Exports, Investments Fuel Taiwan’s Best GDP Outlook Since 2010
Taiwan raised its economic growth forecast for this year as an export and investment boom continues and it begins easing virus restrictions, giving a boost to consumption.
The government increased its full-year estimate for gross domestic product to 5.88% on Friday from a previous forecast of 5.46%. That would be Taiwan’s strongest annual growth since 2010 when the economy bounced back in the wake of the global financial crisis.
While officials are increasingly bullish about exports, raising their full-year growth forecast to 28.15% from 20.4%, they slightly lowering their second-quarter GDP reading to 7.43% from a previously-reported 7.47%.
Overseas shipments and private investment so far this year have been stronger than initially expected, both rising to an 11-year high, according to Chu Tzer-ming, head of the cabinet’s statistics department. He pointed out that this year’s growth in exports and investment were not bolstered by a low base in the previous year, unlike they were for their previous peak in 2010 in the aftermath of the global financial crisis.

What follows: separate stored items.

## SP
module SP(
	clk,
	rst_n,
	in_valid,
	in_data,
	in_mode,
	out_valid,
	out_data
);
input clk, rst_n, in_valid;
input [2:0] in_mode;
input [8:0] in_data;
output reg out_valid;
output reg [8:0] out_data;
integer i;
genvar idx;
parameter STATE_IDLE = 3'd0 ;
parameter STATE_MInv = 3'd1 ;
parameter STATE_MMul = 3'd2 ;
parameter STATE_Sort = 3'd3 ;
parameter STATE_Sum  = 3'd4 ;
parameter STATE_OUTPT= 3'd5 ;
reg [2:0] current_state, next_state;
reg [2:0] data_cnt;
reg [2:0] mode;
reg [8:0] a[0:5], b[0:5], c[0:5], d[0:5], e[0:5];
wire [8:0] next_c, next_e;
reg has_sent_b;
wire out_valid_b;
wire [8:0] next_b;
reg has_sent_mod;
reg [1:0] mm_stage;
wire [17:0] mul_in_s0[0:2], mul_in_s1[0:2];
reg [17:0] mul_in[0:2];
wire mul_out_valid[0:2];
wire [8:0] mul_out[0:2];
reg is_mod_finish[0:2];
wire is_all_mod_finish;
reg  [8:0] mul_out_s0[0:2], mul_out_s1[0:2];
reg flag_sort1, flag_sort2;
wire [8:0] next_d0, next_d1, next_d2, next_d3, next_d4, next_d5;
always @(posedge clk or negedge rst_n) begin
	if (!rst_n) 	current_state <= STATE_IDLE ;
	else 			current_state <= next_state ;
end
always @(*) begin
	next_state = current_state ;
	case(current_state)
		STATE_IDLE: begin
			if (data_cnt==6) begin
				if (mode[0]==1) 		next_state = STATE_MInv ;
				else if (mode[1]==1)	next_state = STATE_MMul ;
				else if (mode[2]==1)	next_state = STATE_Sort ;
				else 					next_state = STATE_Sum ;
			end
		end
		STATE_MInv: begin
			if (data_cnt==6) begin
				if (mode[1]==1)			next_state = STATE_MMul ;
				else if (mode[2]==1)	next_state = STATE_Sort ;
				else 					next_state = STATE_Sum ;
			end
		end
		STATE_MMul: begin
			if (mm_stage==3 && is_all_mod_finish==1) begin
				if (mode[2]==1)			next_state = STATE_Sort ;
				else 					next_state = STATE_Sum ;
			end
		end
		STATE_Sort:	if (flag_sort2==1)	next_state = STATE_Sum ;
		STATE_Sum: 	if (mm_stage==1 && is_all_mod_finish==1) 	next_state = STATE_OUTPT ;
		STATE_OUTPT:	if (data_cnt==6)	next_state = STATE_IDLE ;
	endcase
end
always @(posedge clk or negedge rst_n) begin
	if (!rst_n) 	has_sent_b <= 0 ;
	else begin
		if (next_state==STATE_MInv) begin
			if (has_sent_b==0)			has_sent_b <= 1 ;
			else if (out_valid_b==1)	has_sent_b <= 0 ;
		end
		else 	has_sent_b <= 0 ;
	end
end
  ...
export LEC_CHECK = 0
export CAP_MARGIN = 20
export CELL_PAD_IN_SITES_DETAIL_PLACEMENT = 0
export CORE_ASPECT_RATIO = 0.67
export CORE_MARGIN = 2
export CORE_UTILIZATION = 70
export CTS_CLUSTER_SIZE = 28
export PLACE_DENSITY_LB_ADDON = 0.0
export SETUP_SLACK_MARGIN = 2.11
export SLEW_MARGIN = 20
export TNS_END_PERCENT = 60
create_clock -name core_clock -period 7.44 [get_ports {clk}]
run.sh (not shown) runs the stock make flow with config.mk's settings and CLKGATE_MAP_FILE=.
The baseline finished with negative setup slack left.
Edit:
==> flow/config.mk (replaced) <==
export PLATFORM = sky130hd
export DESIGN_NAME = SP
export DESIGN_NICKNAME = SP
export VERILOG_FILES = /design/flow/design.v
export SDC_FILE = /design/flow/constraint.sdc
export NUM_CORES = 4
export LEC_CHECK = 0
export CAP_MARGIN = 20
export CORE_MARGIN = 2
export CORE_UTILIZATION = 40
export SLEW_MARGIN = 20
==> flow/constraint.sdc (replaced) <==
create_clock -name core_clock -period 9.0 [get_ports {clk}]
set_input_delay 1.8000 -clock core_clock [delete_from_list [all_inputs] [get_ports {clk}]]
set_output_delay 1.8000 -clock core_clock [all_outputs]
set_load 0.01 [all_outputs]
This time the run went through all stages and came out clean.
Via count goes down by 11%.
Die area goes up by 74%.
Count of clock-buffer cells in the layout goes up by 29.
Combinational power goes down by 44%.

Taiwan has outperformed other developed Asian neighbors such as South Korea, Japan, and Singapore largely due to strong export demand for its high tech goods. That’s helped to offset the drag on domestic spending that’s come from tighter virus restrictions following an outbreak in late spring.

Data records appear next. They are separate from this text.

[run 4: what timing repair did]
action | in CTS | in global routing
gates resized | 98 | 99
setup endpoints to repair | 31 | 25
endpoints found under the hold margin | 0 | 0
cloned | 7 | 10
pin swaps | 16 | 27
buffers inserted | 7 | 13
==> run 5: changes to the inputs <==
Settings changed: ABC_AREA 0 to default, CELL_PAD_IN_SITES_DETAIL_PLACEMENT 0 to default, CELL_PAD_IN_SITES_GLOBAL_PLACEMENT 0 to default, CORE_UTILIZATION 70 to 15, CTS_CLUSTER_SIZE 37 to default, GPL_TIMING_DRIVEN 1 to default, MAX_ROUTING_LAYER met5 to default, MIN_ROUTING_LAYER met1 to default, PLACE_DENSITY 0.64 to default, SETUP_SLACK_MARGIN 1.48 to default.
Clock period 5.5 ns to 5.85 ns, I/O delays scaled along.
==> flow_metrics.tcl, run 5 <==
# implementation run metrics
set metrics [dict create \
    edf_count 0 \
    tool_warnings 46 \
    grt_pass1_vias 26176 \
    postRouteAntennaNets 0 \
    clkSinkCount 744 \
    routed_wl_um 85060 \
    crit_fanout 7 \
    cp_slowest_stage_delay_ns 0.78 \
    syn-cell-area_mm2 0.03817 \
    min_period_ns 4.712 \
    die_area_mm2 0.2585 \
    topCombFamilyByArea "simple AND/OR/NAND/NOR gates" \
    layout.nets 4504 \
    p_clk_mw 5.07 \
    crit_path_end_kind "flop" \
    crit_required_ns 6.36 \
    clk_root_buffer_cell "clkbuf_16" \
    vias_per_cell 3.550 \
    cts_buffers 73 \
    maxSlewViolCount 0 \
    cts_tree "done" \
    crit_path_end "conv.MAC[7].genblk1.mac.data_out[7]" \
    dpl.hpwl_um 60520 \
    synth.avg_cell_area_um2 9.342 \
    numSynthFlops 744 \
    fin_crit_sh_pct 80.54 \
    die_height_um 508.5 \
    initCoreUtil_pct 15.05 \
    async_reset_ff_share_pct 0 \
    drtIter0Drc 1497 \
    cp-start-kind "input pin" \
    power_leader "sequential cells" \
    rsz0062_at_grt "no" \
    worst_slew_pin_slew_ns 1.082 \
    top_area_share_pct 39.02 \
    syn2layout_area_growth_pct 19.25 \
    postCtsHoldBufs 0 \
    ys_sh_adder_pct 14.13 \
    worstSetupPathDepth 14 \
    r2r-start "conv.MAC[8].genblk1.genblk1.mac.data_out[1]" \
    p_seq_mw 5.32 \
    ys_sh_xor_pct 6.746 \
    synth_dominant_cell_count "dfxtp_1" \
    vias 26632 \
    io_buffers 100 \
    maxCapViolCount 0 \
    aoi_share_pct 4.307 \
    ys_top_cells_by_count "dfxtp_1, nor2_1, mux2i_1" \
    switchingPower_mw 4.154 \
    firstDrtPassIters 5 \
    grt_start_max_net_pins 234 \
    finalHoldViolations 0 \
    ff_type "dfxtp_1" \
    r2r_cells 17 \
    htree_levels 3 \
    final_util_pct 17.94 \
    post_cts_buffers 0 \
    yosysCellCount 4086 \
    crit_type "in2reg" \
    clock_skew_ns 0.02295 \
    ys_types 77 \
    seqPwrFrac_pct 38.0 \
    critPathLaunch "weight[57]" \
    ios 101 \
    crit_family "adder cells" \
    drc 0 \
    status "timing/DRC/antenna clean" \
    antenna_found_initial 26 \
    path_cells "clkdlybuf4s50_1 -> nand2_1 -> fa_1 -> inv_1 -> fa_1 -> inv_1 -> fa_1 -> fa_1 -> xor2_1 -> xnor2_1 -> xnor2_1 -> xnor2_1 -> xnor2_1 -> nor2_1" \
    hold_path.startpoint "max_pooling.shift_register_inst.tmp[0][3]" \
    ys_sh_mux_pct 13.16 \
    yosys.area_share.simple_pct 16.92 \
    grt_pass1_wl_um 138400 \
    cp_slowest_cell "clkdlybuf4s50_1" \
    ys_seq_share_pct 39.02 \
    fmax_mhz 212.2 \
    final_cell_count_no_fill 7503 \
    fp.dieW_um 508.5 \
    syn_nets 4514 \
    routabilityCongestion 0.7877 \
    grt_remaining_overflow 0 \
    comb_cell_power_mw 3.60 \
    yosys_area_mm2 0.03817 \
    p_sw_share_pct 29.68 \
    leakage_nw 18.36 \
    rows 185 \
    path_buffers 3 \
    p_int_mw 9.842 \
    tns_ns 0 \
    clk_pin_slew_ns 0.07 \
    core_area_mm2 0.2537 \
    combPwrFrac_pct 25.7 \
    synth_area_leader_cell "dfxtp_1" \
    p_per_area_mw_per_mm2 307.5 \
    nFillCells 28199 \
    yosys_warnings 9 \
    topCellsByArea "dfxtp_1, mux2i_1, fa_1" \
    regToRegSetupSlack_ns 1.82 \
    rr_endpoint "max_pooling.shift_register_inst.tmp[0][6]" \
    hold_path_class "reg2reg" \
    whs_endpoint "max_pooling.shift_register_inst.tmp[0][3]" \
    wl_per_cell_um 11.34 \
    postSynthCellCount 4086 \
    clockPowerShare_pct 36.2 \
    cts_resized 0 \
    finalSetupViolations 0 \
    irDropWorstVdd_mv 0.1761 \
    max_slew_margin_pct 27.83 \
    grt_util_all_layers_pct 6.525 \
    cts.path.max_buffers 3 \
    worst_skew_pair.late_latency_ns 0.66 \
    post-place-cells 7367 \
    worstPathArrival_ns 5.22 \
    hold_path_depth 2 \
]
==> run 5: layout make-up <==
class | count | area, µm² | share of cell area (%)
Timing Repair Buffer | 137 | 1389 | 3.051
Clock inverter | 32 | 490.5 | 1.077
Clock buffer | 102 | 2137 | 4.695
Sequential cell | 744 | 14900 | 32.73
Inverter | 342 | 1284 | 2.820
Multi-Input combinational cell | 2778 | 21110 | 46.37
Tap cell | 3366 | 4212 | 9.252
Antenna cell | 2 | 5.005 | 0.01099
== garnet ==
==> flow/design.v <==
`timescale 1ns / 1ps
module day3_part2_top( clk, rst, rom_addr, rom_data, sum, done );
    input clk;
    input rst;
    output [13:0] rom_addr;
    input [7:0] rom_data;
    output [31:0] sum;
    output done;
    reg [13:0] addr;
    wire [7:0] rom_out;
    reg [63:0] sub_group1;
    reg [63:0] sub_group2;
    reg [63:0] sub_group3;
    reg [63:0] comparator;
    reg [7:0] value;
    reg [31:0] sum_triples;
    localparam READ_1 = 3'b000, READ_2 = 3'b001, READ_3 = 3'b010, COMPARE = 3'b011, GET_VAL = 3'b100, CHECK = 3'b101, DONE = 3'b110;
    reg [2:0] state;
    reg int_done;
    assign sum = sum_triples;
    assign done = int_done;
    assign rom_addr = addr;
    assign rom_out = rom_data;
    always @ (posedge clk)
    begin
    if (rst)
    begin
        addr <= 14'b0;
        sub_group1 <= 64'b0;
        sub_group2 <= 64'b0;
        sub_group3 <= 64'b0;
        comparator <= 64'b0;
        value <= 8'b0;
        sum_triples <= 32'b0;
        state <= READ_1;
        int_done <= 1'b0;
    end
    else
    case (state)
    READ_1:
    begin
        addr <= addr + 1;
        if (rom_out == 8'b0)
            state <= READ_2;
        else
            sub_group1[rom_out] <= 1'b1;
    end
    READ_2:
    begin
        addr <= addr + 1;
        if (rom_out == 8'b0)
            state <= READ_3;
        else
            sub_group2[rom_out] <= 1'b1;
    end
    READ_3:
    begin
        addr <= addr + 1;
        if (rom_out == 8'b0)
            state <= COMPARE;
        else
            sub_group3[rom_out] <= 1'b1;
    end
    COMPARE:
    begin
        comparator <= sub_group1 & sub_group2 & sub_group3;
        if ((sub_group1 & sub_group2 & sub_group3) != 64'b0)
        begin
            value <= 8'b0;
            state <= GET_VAL;
        end
        else
        begin
            state <= CHECK;
        end
    end
    GET_VAL:
    begin
        comparator <= comparator >> 1;
        value <= value + 1;
        if (comparator == 1'b1)
        begin
            state <= CHECK;
            sum_triples <= sum_triples + value;
        end
    end
    CHECK:
    begin
        if (rom_out == 8'b0)
            state <= DONE;
        else
        begin
            state <= READ_1;
            sub_group1 <= 64'b0;
            sub_group2 <= 64'b0;
            sub_group3 <= 64'b0;
            comparator <= 64'b0;
        end
    end
    DONE:
    begin
        int_done <= 1'b1;
    end
    endcase
    end
endmodule
clock: 1.83 ns
lec_check: 0
abc_area: 0
cap_margin: 20
core_margin: 2
core_utilization: 71
cts_cluster_diameter: 205
cts_cluster_size: 15
place_density_lb_addon: 0.28
slew_margin: 20
run.sh (not shown) runs the stock make flow with config.mk's settings and CLKGATE_MAP_FILE=.
Status(garnet) = ERROR, stage = clock tree synthesis (4_1_cts)
Here is what was changed in the inputs of willow compared with garnet.
# garnet
export LEC_CHECK = 0
export ABC_AREA = 0
export CAP_MARGIN = 20
export CORE_MARGIN = 2
export CORE_UTILIZATION = 71
export CTS_CLUSTER_DIAMETER = 205
export CTS_CLUSTER_SIZE = 15
export PLACE_DENSITY_LB_ADDON = 0.28
export SLEW_MARGIN = 20
create_clock -name core_clock -period 1.83 [get_ports {clk}]
# willow
export LEC_CHECK = 0
export ABC_AREA = 0
export CAP_MARGIN = 20
export CORE_MARGIN = 2
export CORE_UTILIZATION = 68
export CTS_CLUSTER_DIAMETER = 203
export CTS_CLUSTER_SIZE = 30
export SLEW_MARGIN = 20
create_clock -name core_clock -period 1.87 [get_ports {clk}]
### Flow results
Run status, willow: aborted in global routing (5_1_grt), error DPL-0038
Between willow and garnet, instance count after placement with tap cells included is lower for garnet, willow comes in above that.
[willow vs garnet] row count: higher in willow
[compare] base=garnet new=willow: height of the die now sits higher, adder-cell share of the synthesized area neither gained nor lost much.
Final HPWL from detailed placement shrinks by a little under 10% when moving from garnet to willow.
For the placeable core region, willow came in 4.1% higher than garnet did.
The post-place setup slack reported for willow is smaller than that of garnet by 0.0064 ns.
Reported for willow and garnet, synthesized chip area reported by yosys turned out identical to the last digit.
> inputs changed (willow -> raven)
# willow
export LEC_CHECK = 0
export ABC_AREA = 0
export CAP_MARGIN = 20
export CORE_MARGIN = 2
export CORE_UTILIZATION = 68
export CTS_CLUSTER_DIAMETER = 203
export CTS_CLUSTER_SIZE = 30
export SLEW_MARGIN = 20
create_clock -name core_clock -period 1.87 [get_ports {clk}]
# raven
export LEC_CHECK = 0
export ABC_AREA = 0
export CAP_MARGIN = 0
export CORE_ASPECT_RATIO = 0.74
export CORE_MARGIN = 9
export CORE_UTILIZATION = 46
export MIN_ROUTING_LAYER = met2
export SLEW_MARGIN = 20
create_clock -name core_clock -period 4.0 [get_ports {clk}]
==> results <==
No stage failed in raven, and the final checks on the layout all came back clean.
The floorplan core area reported for raven is greater than that of willow by about 50%.
Row number of CTS-inserted buffers: raven higher / willow lower
raven vs willow — setup slack after placement rose 1.37 ns.
Comparing willow against raven, there is no change at all in area after synthesis.
NOTE: post-CTS setup buffer count in raven falls short of that of willow
## Diff of input files: harbor against raven
# raven
export LEC_CHECK = 0
export ABC_AREA = 0
export CAP_MARGIN = 0
export CORE_ASPECT_RATIO = 0.74
export CORE_MARGIN = 9
export CORE_UTILIZATION = 46
export MIN_ROUTING_LAYER = met2
export SLEW_MARGIN = 20
create_clock -name core_clock -period 4.0 [get_ports {clk}]
# harbor
export LEC_CHECK = 0
export CAP_MARGIN = 20
export CORE_MARGIN = 2
export CORE_UTILIZATION = 64
export SLEW_MARGIN = 20
create_clock -name core_clock -period 2.7 [get_ports {clk}]
--- outcome ---
- Worst-case setup margin in the final layout sits lower in harbor than in raven.
- Compared with raven, in harbor number of buffer and inverter stages on the critical path moved up, first-pass GRT wire length saw a decrease, clock latency reported for the late side of the worst-skew pair saw a decrease.
- Compared with raven, in harbor pin count of the biggest net entering global routing went down about 28%, met1 capacity usage during global routing went up 48 points, number of buffers inserted during clock tree synthesis went up 13%.
- Comparing row count for raven and harbor, the smaller number came from harbor.
- harbor: done, clean on timing, DRC and antenna
- harbor vs raven, floorplan die width went down by about 30%.
- Wire length, raven and harbor: higher on raven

Businesses have reported bumper sales this year, with companies listed on the Taiwan Stock Exchange posting a 20% gain in revenue in the first seven months of the year from the same period in 2020. Companies in the traditional sectors including shipping, plastics, and iron and steel saw major improvement in sales growth, the stock exchange said in a statement.
Chipmakers, who had been posting stellar numbers all year long, may even see more highs in overseas deals as new Covid-19 waves hit Southeast Asia and cause chip shortages to intensity again, Bloomberg Intelligence analysts Masahiro Wakasugi and Ian Ma said in a report.
“We expect capital expenditure from the chipmakers to remain strong and the renewable energy sector to benefit from government policies in the second half of the year, both of which will continue to bolster growth in private investment,” Ryan Ho, an economist at Jih Sun Securities Investment Consulting, said via telephone Friday.
Private consumption, which has experienced a severe slump due to lockdown measures from late May to early August, could also bounce back from the hit after the government began easing bans in restaurants and some recreation venues. Officials also plan to issue a second round of stimulus vouchers to help boost spending.
Friday’s raised growth forecast already takes into account the expected impact of the government’s planned NT$100 billion voucher program, Chu said, adding it is likely to increase GDP by 0.2 percentage point this year and by 0.1 point next year.
With exports set to remain strong, Taiwan’s two-speed economy will continue to hinge on the recovery in domestic consumption and island-wide control of the pandemic.